[Opening GIVEN DATA section]
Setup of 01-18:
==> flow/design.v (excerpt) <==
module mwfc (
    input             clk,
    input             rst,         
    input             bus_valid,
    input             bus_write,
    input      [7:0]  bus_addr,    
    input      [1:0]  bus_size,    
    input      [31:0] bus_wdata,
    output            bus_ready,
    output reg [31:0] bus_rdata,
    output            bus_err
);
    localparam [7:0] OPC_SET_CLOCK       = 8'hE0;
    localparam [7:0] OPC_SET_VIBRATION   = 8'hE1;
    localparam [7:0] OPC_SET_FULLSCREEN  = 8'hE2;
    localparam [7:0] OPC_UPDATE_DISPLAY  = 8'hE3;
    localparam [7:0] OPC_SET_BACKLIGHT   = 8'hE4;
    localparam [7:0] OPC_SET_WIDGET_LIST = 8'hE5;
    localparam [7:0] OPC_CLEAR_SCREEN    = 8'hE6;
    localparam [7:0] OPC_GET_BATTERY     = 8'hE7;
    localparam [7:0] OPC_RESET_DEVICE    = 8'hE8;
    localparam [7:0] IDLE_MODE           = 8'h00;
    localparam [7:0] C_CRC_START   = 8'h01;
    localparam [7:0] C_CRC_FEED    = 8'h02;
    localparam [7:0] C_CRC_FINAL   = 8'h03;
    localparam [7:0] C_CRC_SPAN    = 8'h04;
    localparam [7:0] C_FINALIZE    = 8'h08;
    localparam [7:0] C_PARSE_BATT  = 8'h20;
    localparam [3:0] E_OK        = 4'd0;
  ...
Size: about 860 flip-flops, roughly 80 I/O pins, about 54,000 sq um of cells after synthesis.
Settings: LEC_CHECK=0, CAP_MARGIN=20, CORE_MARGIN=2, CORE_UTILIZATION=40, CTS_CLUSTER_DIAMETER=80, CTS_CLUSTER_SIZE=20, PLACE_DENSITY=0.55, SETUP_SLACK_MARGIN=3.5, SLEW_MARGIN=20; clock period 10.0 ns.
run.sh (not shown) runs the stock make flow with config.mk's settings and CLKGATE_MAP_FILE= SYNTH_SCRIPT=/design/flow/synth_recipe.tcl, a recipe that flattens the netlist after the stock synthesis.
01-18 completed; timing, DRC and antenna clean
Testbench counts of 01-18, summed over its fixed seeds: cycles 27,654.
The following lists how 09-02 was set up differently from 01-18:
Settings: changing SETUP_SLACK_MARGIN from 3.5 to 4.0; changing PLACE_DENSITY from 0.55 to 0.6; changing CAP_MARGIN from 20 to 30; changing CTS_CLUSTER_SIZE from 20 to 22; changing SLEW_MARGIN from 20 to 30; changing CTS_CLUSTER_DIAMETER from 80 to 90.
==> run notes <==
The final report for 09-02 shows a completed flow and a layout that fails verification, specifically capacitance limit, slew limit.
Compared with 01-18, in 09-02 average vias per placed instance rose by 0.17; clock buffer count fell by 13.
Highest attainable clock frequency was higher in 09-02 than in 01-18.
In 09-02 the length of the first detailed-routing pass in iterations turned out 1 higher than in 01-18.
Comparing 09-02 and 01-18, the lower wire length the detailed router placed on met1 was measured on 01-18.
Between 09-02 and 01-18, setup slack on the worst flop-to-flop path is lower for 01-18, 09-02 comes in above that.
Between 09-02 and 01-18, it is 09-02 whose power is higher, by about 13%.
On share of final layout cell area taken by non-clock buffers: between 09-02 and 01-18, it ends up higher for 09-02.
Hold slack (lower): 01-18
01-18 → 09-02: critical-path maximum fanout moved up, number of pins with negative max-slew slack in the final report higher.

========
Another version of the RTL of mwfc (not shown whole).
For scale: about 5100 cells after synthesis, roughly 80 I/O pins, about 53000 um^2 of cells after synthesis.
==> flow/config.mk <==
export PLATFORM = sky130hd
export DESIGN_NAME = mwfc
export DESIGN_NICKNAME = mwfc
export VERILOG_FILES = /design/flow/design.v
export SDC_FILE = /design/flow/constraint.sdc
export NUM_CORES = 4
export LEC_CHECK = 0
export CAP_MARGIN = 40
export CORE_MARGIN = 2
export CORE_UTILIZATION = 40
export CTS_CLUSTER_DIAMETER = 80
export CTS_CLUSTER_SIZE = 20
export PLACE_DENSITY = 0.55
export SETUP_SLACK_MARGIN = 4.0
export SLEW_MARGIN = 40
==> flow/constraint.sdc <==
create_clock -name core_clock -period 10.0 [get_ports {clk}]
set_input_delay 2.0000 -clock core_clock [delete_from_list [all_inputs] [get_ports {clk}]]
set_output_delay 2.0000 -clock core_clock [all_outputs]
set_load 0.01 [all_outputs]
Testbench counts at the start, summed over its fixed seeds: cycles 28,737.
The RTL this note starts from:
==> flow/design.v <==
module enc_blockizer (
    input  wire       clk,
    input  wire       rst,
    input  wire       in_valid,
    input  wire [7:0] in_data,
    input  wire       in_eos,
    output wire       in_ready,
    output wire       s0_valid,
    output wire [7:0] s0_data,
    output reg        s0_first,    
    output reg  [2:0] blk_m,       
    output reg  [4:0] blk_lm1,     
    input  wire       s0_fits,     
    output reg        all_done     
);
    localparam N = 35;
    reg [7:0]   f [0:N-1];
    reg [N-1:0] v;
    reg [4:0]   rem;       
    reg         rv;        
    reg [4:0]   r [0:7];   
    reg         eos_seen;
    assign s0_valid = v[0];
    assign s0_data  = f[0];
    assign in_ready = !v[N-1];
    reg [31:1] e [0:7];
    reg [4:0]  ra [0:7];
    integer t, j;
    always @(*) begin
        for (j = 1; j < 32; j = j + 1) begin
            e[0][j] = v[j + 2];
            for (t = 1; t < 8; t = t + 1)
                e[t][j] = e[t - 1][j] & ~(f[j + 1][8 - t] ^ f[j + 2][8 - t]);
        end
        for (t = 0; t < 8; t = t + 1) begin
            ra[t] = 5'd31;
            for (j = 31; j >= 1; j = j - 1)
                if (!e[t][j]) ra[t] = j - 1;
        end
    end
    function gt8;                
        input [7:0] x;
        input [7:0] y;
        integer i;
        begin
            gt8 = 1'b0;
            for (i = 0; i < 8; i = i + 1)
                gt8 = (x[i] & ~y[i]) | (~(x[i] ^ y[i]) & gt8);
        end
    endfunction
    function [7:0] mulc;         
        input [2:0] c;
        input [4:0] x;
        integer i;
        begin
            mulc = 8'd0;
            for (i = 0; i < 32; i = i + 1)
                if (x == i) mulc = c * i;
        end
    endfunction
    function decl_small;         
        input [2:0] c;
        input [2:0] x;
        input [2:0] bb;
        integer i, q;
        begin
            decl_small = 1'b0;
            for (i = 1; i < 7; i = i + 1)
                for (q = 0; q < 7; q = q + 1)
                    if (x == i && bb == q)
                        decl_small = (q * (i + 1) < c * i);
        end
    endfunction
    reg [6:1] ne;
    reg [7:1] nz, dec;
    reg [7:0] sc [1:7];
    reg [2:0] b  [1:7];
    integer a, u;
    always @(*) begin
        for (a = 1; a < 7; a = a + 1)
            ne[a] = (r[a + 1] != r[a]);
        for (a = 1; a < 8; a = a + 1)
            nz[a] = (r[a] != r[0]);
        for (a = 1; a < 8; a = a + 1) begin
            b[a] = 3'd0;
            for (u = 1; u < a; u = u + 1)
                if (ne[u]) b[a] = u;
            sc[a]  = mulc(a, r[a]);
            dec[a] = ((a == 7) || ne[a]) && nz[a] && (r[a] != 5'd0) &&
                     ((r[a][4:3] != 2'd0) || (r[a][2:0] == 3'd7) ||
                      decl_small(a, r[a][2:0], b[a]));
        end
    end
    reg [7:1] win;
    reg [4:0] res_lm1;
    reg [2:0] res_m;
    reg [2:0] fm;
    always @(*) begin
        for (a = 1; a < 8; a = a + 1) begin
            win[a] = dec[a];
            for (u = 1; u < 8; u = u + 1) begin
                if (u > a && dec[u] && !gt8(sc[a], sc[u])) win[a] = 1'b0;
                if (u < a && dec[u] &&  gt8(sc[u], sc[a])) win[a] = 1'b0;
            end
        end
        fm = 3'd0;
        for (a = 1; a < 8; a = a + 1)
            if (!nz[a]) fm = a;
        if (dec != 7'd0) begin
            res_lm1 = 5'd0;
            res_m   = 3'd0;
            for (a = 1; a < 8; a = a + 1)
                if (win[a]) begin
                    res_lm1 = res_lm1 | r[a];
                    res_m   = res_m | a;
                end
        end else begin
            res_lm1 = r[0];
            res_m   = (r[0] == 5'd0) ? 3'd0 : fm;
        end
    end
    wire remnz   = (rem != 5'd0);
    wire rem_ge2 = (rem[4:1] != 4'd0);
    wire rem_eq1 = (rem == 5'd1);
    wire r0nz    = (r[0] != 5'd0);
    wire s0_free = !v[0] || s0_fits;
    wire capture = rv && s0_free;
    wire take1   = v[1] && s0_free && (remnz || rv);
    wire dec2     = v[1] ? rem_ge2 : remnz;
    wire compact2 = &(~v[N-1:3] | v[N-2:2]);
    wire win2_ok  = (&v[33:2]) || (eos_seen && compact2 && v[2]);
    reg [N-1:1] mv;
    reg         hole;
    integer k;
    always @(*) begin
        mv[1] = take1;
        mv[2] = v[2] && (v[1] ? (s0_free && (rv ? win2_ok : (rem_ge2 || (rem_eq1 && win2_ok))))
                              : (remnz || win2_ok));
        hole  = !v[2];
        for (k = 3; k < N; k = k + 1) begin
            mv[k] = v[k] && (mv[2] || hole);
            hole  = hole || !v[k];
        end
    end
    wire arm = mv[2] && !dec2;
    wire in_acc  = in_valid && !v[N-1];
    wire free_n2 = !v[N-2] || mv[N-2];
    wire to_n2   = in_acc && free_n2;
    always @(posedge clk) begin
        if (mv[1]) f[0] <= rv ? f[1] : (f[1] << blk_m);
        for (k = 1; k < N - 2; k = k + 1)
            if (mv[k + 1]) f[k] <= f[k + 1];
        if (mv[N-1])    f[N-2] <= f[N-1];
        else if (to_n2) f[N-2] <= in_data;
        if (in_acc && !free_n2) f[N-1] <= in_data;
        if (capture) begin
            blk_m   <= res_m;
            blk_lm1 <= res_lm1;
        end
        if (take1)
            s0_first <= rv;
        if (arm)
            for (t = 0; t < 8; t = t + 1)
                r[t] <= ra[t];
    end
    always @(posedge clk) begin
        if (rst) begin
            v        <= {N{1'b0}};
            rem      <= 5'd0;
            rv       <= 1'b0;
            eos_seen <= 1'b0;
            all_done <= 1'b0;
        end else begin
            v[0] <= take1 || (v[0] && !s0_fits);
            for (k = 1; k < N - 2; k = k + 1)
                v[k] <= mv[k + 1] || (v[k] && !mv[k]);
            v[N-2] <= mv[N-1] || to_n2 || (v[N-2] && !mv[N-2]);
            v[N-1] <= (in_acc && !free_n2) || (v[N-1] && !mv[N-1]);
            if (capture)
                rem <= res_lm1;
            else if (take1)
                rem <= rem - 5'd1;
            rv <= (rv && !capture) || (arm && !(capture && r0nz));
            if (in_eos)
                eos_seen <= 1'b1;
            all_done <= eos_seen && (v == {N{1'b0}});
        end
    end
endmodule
This is an optimization exercise on Yosys and OpenROAD, whose aim is small area, not a production implementation.
The RTL was checked by simulation tests, not by an equivalence proof against the original design.

the previous run:
==> flow/design.v <==
module ringbuf_vga (
    input  wire          clk,
    input  wire          rst,
    input  wire          rx_valid,
    input  wire [7:0]    rx_data,
    input  wire          rx_last,
    input  wire          line_tick,
    input  wire          frame_tick,
    input  wire          poll_tick,
    input  wire          gl_valid,
    input  wire [15:0]   gl_row,
    output reg           gl_done,
    output reg           gl_ok,
    output reg           tx_valid,
    output wire [7:0]    tx_byte,
    output reg           scan_valid,
    output wire [191:0]  scan_data,
    output wire [2:0]    avail_lines,
    output wire [15:0]   frame_count,
    output wire [15:0]   rx_count,
    output wire [15:0]   proc_count
);
    reg [159:0] line0, line1, line2, line3, line4, line5;   
    reg [159:0] line_buf;      
    reg [2:0]   rc;            
    reg [2:0]   wl;            
    reg [2:0]   al;            
    reg [4:0]   ab;            
    reg         receiving;     
    reg [15:0]  received;
    reg [13:0]  proc_q;        
    reg [15:0]  frame_counter;
    reg [15:0]  scanline;
    reg [15:0]  last_row;
    reg         last_none;
    reg         in_block;
    wire       s_hi0   = (scanline[15:7] == 9'd0);
    wire [6:0] s_lo    = scanline[6:0];
    wire       visible = s_hi0 && (s_lo >= 7'd5) && (s_lo < 7'd95);
    reg  [4:0] tick_row;
    reg  [1:0] tick_ph;
    wire        fetch_req = (line_tick && visible) || gl_valid;
    wire [15:0] fetch_row = gl_valid ? gl_row : {11'd0, tick_row};
    wire        fetch_new = fetch_req && (last_none || (last_row != fetch_row));
    wire        fetch_ok  = fetch_new && (al != 3'd0);
    wire [2:0]  al_c = fetch_ok ? al - 3'd1 : al;
    wire flow_check = fetch_ok || poll_tick;
    wire req_emit   = flow_check && ((al_c[2:1] == 2'b00) || (al_c == 3'd2 && ab == 5'd0));
    wire rx_cmd  = rx_valid && !in_block && rx_last;
    wire rx_pay  = rx_valid && !rx_cmd;
    wire do_sof  = rx_cmd && (rx_data == 8'h05);
    wire do_data = rx_cmd && (rx_data == 8'h01);
    wire do_end  = rx_cmd && (rx_data == 8'h02);
    wire flush   = do_sof || do_end || (do_data && !receiving);
    wire wr_en   = rx_pay && receiving && (al_c != 3'd6);
    wire ab_wrap = (ab == 5'd19);
    wire [5:0] line_we;
    assign line_we[0] = wr_en && (wl == 3'd0);
    assign line_we[1] = wr_en && (wl == 3'd1);
    assign line_we[2] = wr_en && (wl == 3'd2);
    assign line_we[3] = wr_en && (wl == 3'd3);
    assign line_we[4] = wr_en && (wl == 3'd4);
    assign line_we[5] = wr_en && (wl == 3'd5);
    wire [959:0] st_q = {line5, line4, line3, line2, line1, line0};
    wire [959:0] st_d;
    genvar l, b;
    generate
        for (l = 0; l < 6; l = l + 1) begin : g_line
            wire         we  = line_we[l];
            wire         wen = !line_we[l];
            wire [159:0] sh  = {rx_data, st_q[160*l + 8 +: 152]};
            for (b = 0; b < 160; b = b + 1) begin : g_bit
                ringbuf_vga_wbit u_wb (
                    .d   (sh[b]),
                    .q   (st_q[160*l + b]),
                    .we  (we),
                    .wen (wen),
                    .y   (st_d[160*l + b]));
            end
        end
    endgenerate
    always @(posedge clk)
        {line5, line4, line3, line2, line1, line0} <= st_d;
    wire [5:0] rsel;
    assign rsel[0] = !rst && fetch_ok && (rc == 3'd0);
    assign rsel[1] = !rst && fetch_ok && (rc == 3'd1);
    assign rsel[2] = !rst && fetch_ok && (rc == 3'd2);
    assign rsel[3] = !rst && fetch_ok && (rc == 3'd3);
    assign rsel[4] = !rst && fetch_ok && (rc == 3'd4);
    assign rsel[5] = !rst && fetch_ok && (rc == 3'd5);
    wire hold = !rst && !fetch_ok;
    wire [159:0] line_buf_d;
    generate
        for (b = 0; b < 160; b = b + 1) begin : g_lb
            ringbuf_vga_sel7 u_sel (
                .s ({hold, rsel}),
                .d ({line_buf[b], line5[b], line4[b], line3[b], line2[b], line1[b], line0[b]}),
                .y (line_buf_d[b]));
        end
    endgenerate
    always @(posedge clk)
        line_buf <= line_buf_d;
    wire [15:0] rcv_s, frm_s, scn_s;
    wire [13:0] prc_s;
    wire [16:0] rcv_c, frm_c, scn_c;
    wire [14:0] prc_c;
    assign rcv_c[0] = wr_en;
    assign frm_c[0] = do_end && receiving;
    assign scn_c[0] = line_tick;
    assign prc_c[0] = fetch_ok;
    genvar ci;
    generate
        for (ci = 0; ci < 16; ci = ci + 1) begin : g_cnt
            ringbuf_vga_hadd u_rcv (.a(received[ci]),      .b(rcv_c[ci]), .s(rcv_s[ci]), .c(rcv_c[ci+1]));
            ringbuf_vga_hadd u_frm (.a(frame_counter[ci]), .b(frm_c[ci]), .s(frm_s[ci]), .c(frm_c[ci+1]));
            ringbuf_vga_hadd u_scn (.a(scanline[ci]),      .b(scn_c[ci]), .s(scn_s[ci]), .c(scn_c[ci+1]));
        end
        for (ci = 0; ci < 14; ci = ci + 1) begin : g_prc
            if (ci == 2) begin : g_fa
                ringbuf_vga_fadd u_prc (.a(proc_q[ci]), .b(prc_c[ci]), .ci(fetch_ok), .s(prc_s[ci]), .c(prc_c[ci+1]));
            end else begin : g_ha
                ringbuf_vga_hadd u_prc (.a(proc_q[ci]), .b(prc_c[ci]), .s(prc_s[ci]), .c(prc_c[ci+1]));
            end
        end
    endgenerate
    always @(posedge clk) begin
        received      <= (rst || flush) ? 16'd0 : rcv_s;
        proc_q        <= (rst || flush) ? 14'd0 : prc_s;
        frame_counter <= rst ? 16'd0 : frm_s;
        scanline      <= (rst || frame_tick) ? 16'd0 : scn_s;
    end
    always @(posedge clk) begin
        if (rst) begin
            rc            <= 3'd0;
            wl            <= 3'd0;
            al            <= 3'd0;
            ab            <= 5'd0;
            receiving     <= 1'b0;
            tick_row      <= 5'd0;
            tick_ph       <= 2'd0;
            last_none     <= 1'b1;
            in_block      <= 1'b0;
        end else begin
            if (rx_valid)
                in_block <= !rx_last;
            if (frame_tick || (line_tick && !visible)) begin
                tick_row <= 5'd0;
                tick_ph  <= 2'd0;
            end else if (line_tick) begin
                tick_ph  <= (tick_ph == 2'd2) ? 2'd0 : tick_ph + 2'd1;
                if (tick_ph == 2'd2)
                    tick_row <= tick_row + 5'd1;
            end
            if (fetch_req)
                last_row <= fetch_row;
            if (frame_tick)
                last_none <= 1'b1;
            else if (fetch_req)
                last_none <= 1'b0;
            if (flush) begin
                rc       <= 3'd0;
                wl       <= 3'd0;
                al       <= 3'd0;
                ab       <= 5'd0;
            end else begin
                if (fetch_ok)
                    rc     <= (rc == 3'd5) ? 3'd0 : rc + 3'd1;
                if (wr_en) begin
                    ab       <= ab_wrap ? 5'd0 : ab + 5'd1;
                    if (ab_wrap)
                        wl <= (wl == 3'd5) ? 3'd0 : wl + 3'd1;
                end
                al <= al_c + {2'b00, wr_en && ab_wrap};
            end
            if (do_sof || do_data)
                receiving <= 1'b1;
            else if (do_end)
                receiving <= 1'b0;
        end
    end
    always @(posedge clk) begin
        if (rst) begin
            gl_done    <= 1'b0;
            gl_ok      <= 1'b0;
            tx_valid   <= 1'b0;
            scan_valid <= 1'b0;
        end else begin
            gl_done    <= gl_valid;
            gl_ok      <= gl_valid && fetch_ok;
            tx_valid   <= req_emit;
            scan_valid <= line_tick && visible;
        end
    end
    assign tx_byte     = 8'h03;
    assign scan_data   = {16'd0, line_buf, 16'd0};
    assign avail_lines = al;
    assign frame_count = frame_counter;
    assign rx_count    = received;
    assign proc_count  = {proc_q, 2'b00};
endmodule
[Closing GIVEN DATA section]
Return exactly, and only, the lines above starting at the line that contains "create_clock -name core_clock" and ending at the line that contains "for (i = 0; i < 8; i = i + 1)".

● WRITTEN SOLUTION:
create_clock -name core_clock -period 10.0 [get_ports {clk}]
set_input_delay 2.0000 -clock core_clock [delete_from_list [all_inputs] [get_ports {clk}]]
set_output_delay 2.0000 -clock core_clock [all_outputs]
set_load 0.01 [all_outputs]
Testbench counts at the start, summed over its fixed seeds: cycles 28,737.
The RTL this note starts from:
==> flow/design.v <==
module enc_blockizer (
    input  wire       clk,
    input  wire       rst,
    input  wire       in_valid,
    input  wire [7:0] in_data,
    input  wire       in_eos,
    output wire       in_ready,
    output wire       s0_valid,
    output wire [7:0] s0_data,
    output reg        s0_first,    
    output reg  [2:0] blk_m,       
    output reg  [4:0] blk_lm1,     
    input  wire       s0_fits,     
    output reg        all_done     
);
    localparam N = 35;
    reg [7:0]   f [0:N-1];
    reg [N-1:0] v;
    reg [4:0]   rem;       
    reg         rv;        
    reg [4:0]   r [0:7];   
    reg         eos_seen;
    assign s0_valid = v[0];
    assign s0_data  = f[0];
    assign in_ready = !v[N-1];
    reg [31:1] e [0:7];
    reg [4:0]  ra [0:7];
    integer t, j;
    always @(*) begin
        for (j = 1; j < 32; j = j + 1) begin
            e[0][j] = v[j + 2];
            for (t = 1; t < 8; t = t + 1)
                e[t][j] = e[t - 1][j] & ~(f[j + 1][8 - t] ^ f[j + 2][8 - t]);
        end
        for (t = 0; t < 8; t = t + 1) begin
            ra[t] = 5'd31;
            for (j = 31; j >= 1; j = j - 1)
                if (!e[t][j]) ra[t] = j - 1;
        end
    end
    function gt8;                
        input [7:0] x;
        input [7:0] y;
        integer i;
        begin
            gt8 = 1'b0;
            for (i = 0; i < 8; i = i + 1)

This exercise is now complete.